Dr. Michael Lawrence is the author of Biblical Theology in the Life of the Church: A Guide for Ministry, which you can get for free through the end of the month. Lawrence holds an MDiv from Gordon-Conwell Theological Seminary and a PhD from Cambridge University; he has served as associate pastor at Capitol Hill Baptist Church in Washington, DC, and more recently as pastor of Hinson Baptist Church in Portland, OR. This is the second part of a two-part interview—if you missed part one, catch up here.
The title of your book invites the question, what does biblical theology have to do with the life of the church?
Everything. If biblical theology is essentially a reading strategy—a way of reading the Bible as a single book telling a single story—then the answer to that question is the same as the answer to “What does the Bible have to do with the life of the church?”
Of course, these days, too many evangelicals assume that the Bible has very little to do with the life of the church. We turn instead to methodology, best practices, media, structures, cultural exegesis, and music, to name just a few. We assume that if we master these things, the church will grow. There’s no question you can grow a crowd through all sorts of methods. But the church is not merely a crowd; it’s the bride of Jesus Christ. And Jesus nurtures and cleanses his bride through the Word.
As I’ve heard David Helm say many times, “God does his work through his Word, in a world gone awry.” I think that’s exactly right. And it’s because I believe passionately in the sufficiency of the Word for the life and growth and health of the church that I think biblical theology is at the heart of what we do as church leaders.
Does systematic theology play into the life of the church as well? How do biblical and systematic theology relate?

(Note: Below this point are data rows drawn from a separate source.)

--- config.mk ---
export PLATFORM = sky130hd
export DESIGN_NAME = fxp_mul_pipe
export DESIGN_NICKNAME = d
export VERILOG_FILES = /design/src/rtl/fxp_mul_pipe.sv
export SDC_FILE = /design/constraint.sdc
export NUM_CORES = 1
export LEC_CHECK = 0
export CORE_MARGIN = 5
export CORE_UTILIZATION = 55
export DETAILED_ROUTE_END_ITERATION = 16
export GPL_TIMING_DRIVEN = 0
export PLACE_DENSITY = 0.73
export SYNTH_ARGS = -nofsm -noshare
export SYNTH_HDL_FRONTEND = slang
export SYNTH_SLANG_ARGS = --single-unit
--- constraint.sdc ---
create_clock -name clk -period 21.1 [get_ports clk]
set_clock_uncertainty 0.1 [all_clocks]
set_input_delay 2.11 -clock clk [delete_from_list [all_inputs] [get_ports clk]]
set_output_delay 2.11 -clock clk [all_outputs]
set_load 0.02 [all_outputs]
--- src/rtl/fxp_mul_pipe.sv ---
// Pipelined signed fixed-point multiplier / MAC with round-half-away-from-zero,
// output saturation and a globally stalled valid/ready pipeline.
module fxp_mul_pipe #(
  parameter int A_W   = 16,
  parameter int B_W   = 16,
  parameter int OUT_W = 24,
  parameter int SHIFT = 14,
  parameter int PIPE  = 2,
  parameter int ACC_W = 48
) (
  input  logic             clk,
  input  logic             n_rst,
  input  logic             in_valid,
  output logic             in_ready,
  input  logic [A_W-1:0]   a,
  input  logic [B_W-1:0]   b,
  input  logic             mode,
  input  logic             acc_clr,
  output logic             out_valid,
  input  logic             out_ready,
  output logic [OUT_W-1:0] out_data,
  output logic             out_ovf
);

  localparam int PW = A_W + B_W;
  localparam int VW = ACC_W + 1;

  localparam logic signed [VW-1:0] HALF     = (VW'(1) << SHIFT) >> 1;
  localparam logic signed [VW-1:0] NEG_BIAS = (SHIFT == 0) ? '0 : HALF - VW'(1);
  localparam logic signed [VW-1:0] OMAX     = {{(VW-OUT_W+1){1'b0}}, {(OUT_W-1){1'b1}}};
  localparam logic signed [VW-1:0] OMIN     = {{(VW-OUT_W+1){1'b1}}, {(OUT_W-1){1'b0}}};

  logic                  advance;
  logic signed [PW-1:0]  prod_in;

  // Stage state packed flat so the shift works for any PIPE >= 1.
  logic [PIPE-1:0]       stg_valid_q, stg_valid_d;
  logic [PIPE-1:0]       stg_mode_q,  stg_mode_d;
  logic [PIPE-1:0]       stg_clr_q,   stg_clr_d;
  logic [PIPE*PW-1:0]    prod_q,      prod_d;

  logic [ACC_W-1:0]      acc_q,       acc_d;
  logic                  out_valid_q, out_valid_d;
  logic [OUT_W-1:0]      out_data_q,  out_data_d;
  logic                  out_ovf_q,   out_ovf_d;

  logic                  fin_valid, fin_mode, fin_clr;
  logic signed [PW-1:0]  prod_fin;
  logic signed [VW-1:0]  prod_vw, acc_base, acc_sum, v, biased, r;
  logic [ACC_W-1:0]      acc_new;
  logic                  acc_sat;

  assign prod_in = $signed({{B_W{a[A_W-1]}}, a}) * $signed({{A_W{b[B_W-1]}}, b});

  always_comb begin
    advance     = !out_valid_q || out_ready;
    in_ready    = advance;
    stg_valid_d = stg_valid_q;
    stg_mode_d  = stg_mode_q;
    stg_clr_d   = stg_clr_q;
    prod_d      = prod_q;
    if (advance) begin
      stg_valid_d = (stg_valid_q << 1) | PIPE'(in_valid);
      stg_mode_d  = (stg_mode_q  << 1) | PIPE'(mode);
      stg_clr_d   = (stg_clr_q   << 1) | PIPE'(acc_clr);
      prod_d      = (prod_q << PW) | (PIPE*PW)'(unsigned'(prod_in));
    end
  end

  always_comb begin
    fin_valid = stg_valid_q[PIPE-1];
    fin_mode  = stg_mode_q[PIPE-1];
    fin_clr   = stg_clr_q[PIPE-1];
    prod_fin  = $signed(prod_q[PIPE*PW-1 -: PW]);
    prod_vw   = {{(VW-PW){prod_fin[PW-1]}}, prod_fin};

    acc_base  = fin_clr ? '0 : {acc_q[ACC_W-1], acc_q};
    acc_sum   = acc_base + prod_vw;
    acc_sat   = acc_sum[VW-1] != acc_sum[VW-2];
    if (acc_sat)
      acc_new = acc_sum[VW-1] ? {1'b1, {(ACC_W-1){1'b0}}} : {1'b0, {(ACC_W-1){1'b1}}};
    else
      acc_new = acc_sum[ACC_W-1:0];

    v      = fin_mode ? {acc_new[ACC_W-1], acc_new} : prod_vw;
    biased = v + (v[VW-1] ? NEG_BIAS : HALF);
    r      = biased >>> SHIFT;

    acc_d       = acc_q;
    out_valid_d = out_valid_q;
    out_data_d  = out_data_q;
    out_ovf_d   = out_ovf_q;
    if (advance) begin
      out_valid_d = fin_valid;
      if (fin_valid) begin
        if (fin_mode)
          acc_d = acc_new;
        if (r > OMAX) begin
          out_data_d = {1'b0, {(OUT_W-1){1'b1}}};
          out_ovf_d  = 1'b1;
        end else if (r < OMIN) begin
          out_data_d = {1'b1, {(OUT_W-1){1'b0}}};
          out_ovf_d  = 1'b1;
        end else begin
          out_data_d = r[OUT_W-1:0];
          out_ovf_d  = fin_mode && acc_sat;
        end
      end
    end
  end

  always_ff @(posedge clk or negedge n_rst) begin
    if (!n_rst) begin
      stg_valid_q <= '0;
      stg_mode_q  <= '0;
      stg_clr_q   <= '0;
      prod_q      <= '0;
      acc_q       <= '0;
      out_valid_q <= 1'b0;
      out_data_q  <= '0;
      out_ovf_q   <= 1'b0;
    end else begin
      stg_valid_q <= stg_valid_d;
      stg_mode_q  <= stg_mode_d;
      stg_clr_q   <= stg_clr_d;
      prod_q      <= prod_d;
      acc_q       <= acc_d;
      out_valid_q <= out_valid_d;
      out_data_q  <= out_data_d;
      out_ovf_q   <= out_ovf_d;
    end
  end

  assign out_valid = out_valid_q;
  assign out_data  = out_data_q;
  assign out_ovf   = out_ovf_q;

endmodule

==> reports/qor.csv <==
stage;metric;value;unit
clock_tree;CTS Buffer Depth;2;
grt;vias in the first global route;19500;
route;drt first pass iters;8;
place;DP HPWL;55600;um
job;max cap viols;0;
critical_path;Worst R2R Setup Slack;9430;ps
clock_tree;post-CTS setup buffers;0;
layout;area grow syn2layout;9.11;%
yosys;cell count after synthesis;2518;
yosys;Synth warnings;0;
timing;Least-Margin Pin Slew;1360;ps
yosys;post-synthesis sequential area ratio;17.4;%
place;I/O Buffers;64;
yosys;Synth cell types;79;
route;number of DRC markers in iteration 0;1389;
die;I/O pin count;65;
critical_path;nature of the critical path endpoint;flip-flop;
clock_tree;clock sink count;144;
die;Die Area;0.0417;mm2
critical_path;worst endpoint data arrival time;11890;ps
clock_tree;CTS Buf Count;17;
clock_tree;cts hold-fix bufs;0;
grt;Overall Global Routing Usage;32.5;%
yosys;Main synth FF type;dfrtp_1;
timing;setup TNS;0;ps
die;Die Ht;204;um
layout;ANT cells;0;
hold_path;worst hold-check path type;flip-flop to flip-flop;
die;initial cell density of the core;55.4;%
yosys;Mapped Avg Cell Area;8.24;um2
timing;Final Hold Viols;0;
timing;Slew Viols, Final;0;
grt;largest net degree at the start of global routing;89;
critical_path;crit-path max FO;10;
yosys;Synth top area share;25.4;%
timing;Slew Limit Headroom;8.57;%
timing;final worst path period share;55.3;%
clock_tree;cts repair resizes;0;
clock_tree;htree depth;4;
layout;share of layout cells above drive strength 1;2.64;%
run_status;outcome;complete, no violations;
yosys;#FFs+latches synth;144;
yosys;Synth area leader;fa_1;
yosys;top post-synthesis cells by area;fa_1, dfrtp_1, ha_1;
timing;Final min period;11670;ps
yosys;Commonest cells post-synth;nand2_1, inv_1, fa_1;
hold_path;Worst Hold Depth;2;
die;FP Rows;71;
die;Core Area;0.0375;mm2
route;final WL;66500;um
timing;RSZ-0062 raised after global routing;false;
route;routed via count;18500;
route;Post-DRT Antenna Nets;0;
critical_path;CP most frequent cell;clkbuf_1;
die;die width;204;um
yosys;Netlist Area Pre-Place;0.0208;mm2
critical_path;WP data required;21320;ps
yosys;Post-Syn Nets;2959;
yosys;Synth async-reset ratio;100;%
place;GPL Wtd Cong;1.03;
timing;fmax;0.0857;GHz
grt;first-pass GRT wire length;106000;um
layout;fin nets;3043;
clock_tree;Worst-path clk slew;60;ps
critical_path;slowest cell on the critical path;clkbuf_1;
grt;initial antenna violation count;0;
yosys;cell with the most instances after synthesis;nand2_1;
clock_tree;later-pin clock latency in the skew report;440;ps
clock_tree;CTS tree;yes;
yosys;EDFF count, synth;0;
clock_tree;clock root buffer;clkbuf_16;
timing;Setup-failing EPs final;0;
route;DR WL/cell;21.3;um
critical_path;Crit Path Class;flip-flop to flip-flop;
critical_path;critical path launch point type;flip-flop;
route;vias per std cell;5.91;
critical_path;Largest stage delay, worst path;730;ps
route;DRC;0;
grt;grt ovf;0;
critical_path;reg2reg path depth;34;
[per-stage QoR]
step / std cells / instance area (um2) / util [%] / setup WS [ps] / hold WS, ps
3_3_place_gp: 3093 / 22000 / 58.8 / 9800 / 340
5_1_grt: 3126 / 22600 / 60.4 / 8710 / 395
4_1_cts: 3126 / 22600 / 60.4 / 9660 / 368
6_report: 3126 / 22600 / 60.4 / 9430 / 369
2_1_floorplan: 2518 / 20800 / - / 12450 / 331
3_5_place_dp: 3094 / 22100 / 58.8 / 9700 / 354
[layout make-up]
cell class | count | area (um2)
fill | 3433 | 14800
buffer | 117 | 459
inverter | 310 | 1160
clock buffer | 18 | 439
multi-input combinational | 1947 | 15500
clock inverter | 14 | 143
timing repair buffer | 65 | 669
tap | 511 | 639
sequential | 144 | 3600
[kinds of logic (layout without fill, tap and decap cells)]
| logic type | Yosys count | count (layout) | share of synthesized area, % |
|---|---|---|---|
| XOR/XNOR | 78 | 78 | 3.29 |
| buffers and inverters | 427 | 524 | 7.82 |
| adder cells (fa/ha/maj) | 403 | 403 | 33.8 |
| flip-flops | 144 | 144 | 17.4 |
| AO/OA/AOI/OAI | 495 | 495 | 15.4 |
| AND/OR/NAND/NOR | 963 | 963 | 22.0 |
| multiplexers | 8 | 8 | 0.386 |
[path summary, 6_finish.rpt]
path | to | from
worst max-delay path | out_data[13] | stg_clr_q[1]
worst min-delay path | prod_q[1] | prod_q[1]
worst max register to register | out_data[13] | stg_clr_q[1]
worst min register to register | prod_q[1] | prod_q[1]
max in group asynchronous | out_valid | n_rst
min in group asynchronous | acc_q[13] | n_rst
[registers in the layout, summed over array words and instances, names as in the netlist]
register and cells:
stg_valid_q 2, out_valid 1, stg_clr_q 2, stg_mode_q 2, prod_q 64, out_ovf 1
out_data 24, acc_q 48
[routing by layer]
metal	vias up	track usage (%)	share of wire, %
met2	730	57.5	50
met5	-	0	0
met4	0	19.0	7.2
met3	237	3.30	5.6
li1	8457	-	-
met1	9037	38.3	38
[cell usage in the layout, fill, tap and decap left out, types with 27 or more instances in the layout]
| cell | Yosys | final |
|---|---|---|
| nand2_1 | 411 | 411 |
| inv_1 | 306 | 306 |
| fa_1 | 263 | 263 |
| nor2_1 | 173 | 173 |
| a21oi_1 | 144 | 144 |
| dfrtp_1 | 144 | 144 |
| ha_1 | 140 | 140 |
| and2_1 | 107 | 107 |
| clkbuf_1 | 100 | 100 |
| o21ai_0 | 98 | 98 |
| nor2b_1 | 66 | 66 |
| clkdlybuf4s50_1 | 0 | 63 |
| xnor2_1 | 43 | 43 |
| nor3_1 | 39 | 39 |
| xor2_1 | 35 | 35 |
| a21o_1 | 31 | 31 |
| nand2b_1 | 29 | 29 |
| nand3_1 | 27 | 27 |
[worst max-delay path, delay by kind of cell (launching register included)]
kind | cells | cell delay [ps]
compound gates | 14 | 4070
buf+inv | 6 | 3320
simple gates | 10 | 2620
fa+ha+maj | 3 | 880
flops | 1 | 410
xor+xnor | 1 | 120
Power is left out: the tool's default activity adds up to more than one toggle a clock period on the data nets, which glitch-free logic cannot reach.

Systematic theology is incredibly important to the life of the church. I spend an entire chapter talking about that, and then another chapter thinking through how systematic and biblical theology relate to each other. If biblical theology tells us how God said what he said, then systematic theology summarizes what God said and applies it in our lives. If we don’t understand how God said it, we’ll get our summary wrong. But if we never summarize and apply, what’s the point? I’m a pastor, not an academic with boundaries to draw and defend, so maybe it’s easier for me to call a ceasefire between the two disciplines and think about how they work together in ministry.
Who are some of the authors who have most influenced how you do theology?
The five men I dedicated my book to all had a profound impact on me in seminary: Meredith Kline, David Wells, Rick Lints, Scott Hafemann, and Gordon Hugenberger. In some ways, this book is an attempt to give to others what they first gave to me. Since then, I’ve read quite a bit more. I’ve been hugely influenced by Geerhardus Vos. I’m constantly edified by the work of Graeme Goldsworthy, Richard Gaffin, and Edmund Clowney. I think Ligon Duncan is one of the finest practitioners of biblical theological preaching alive today. And the work Vaughn Roberts has done to make biblical theology accessible to lay audiences is superb. But I still come back again and again to the combination of self-critical cultural exegesis and careful biblical theology that my Gordon-Conwell professors taught me. I was privileged to sit under them.
Can you tell us a bit about 9Marks?
9Marks is a parachurch ministry that grew out of Mark Dever’s passion to encourage pastors and local churches in healthy gospel growth driven by a profound conviction of the sufficiency of the Scriptures. It has since grown into a chorus of like-minded pastors and writers, each of whom, in their own distinctive setting and voice, seeks to remind and encourage us that Christ loves his church and that he’s given us, in his Word, the resources we need to feed and lead and grow it.
9Marks hosts a number of conferences and workshops each year, both in DC and in various other locations around the world. There’s a small paid staff in DC. There’s a fantastic, resource-rich website. And of course there are books. But really it’s a band of brothers scattered far and wide, who together are committed to not only building biblically healthy churches, but also encouraging other pastors to do the same.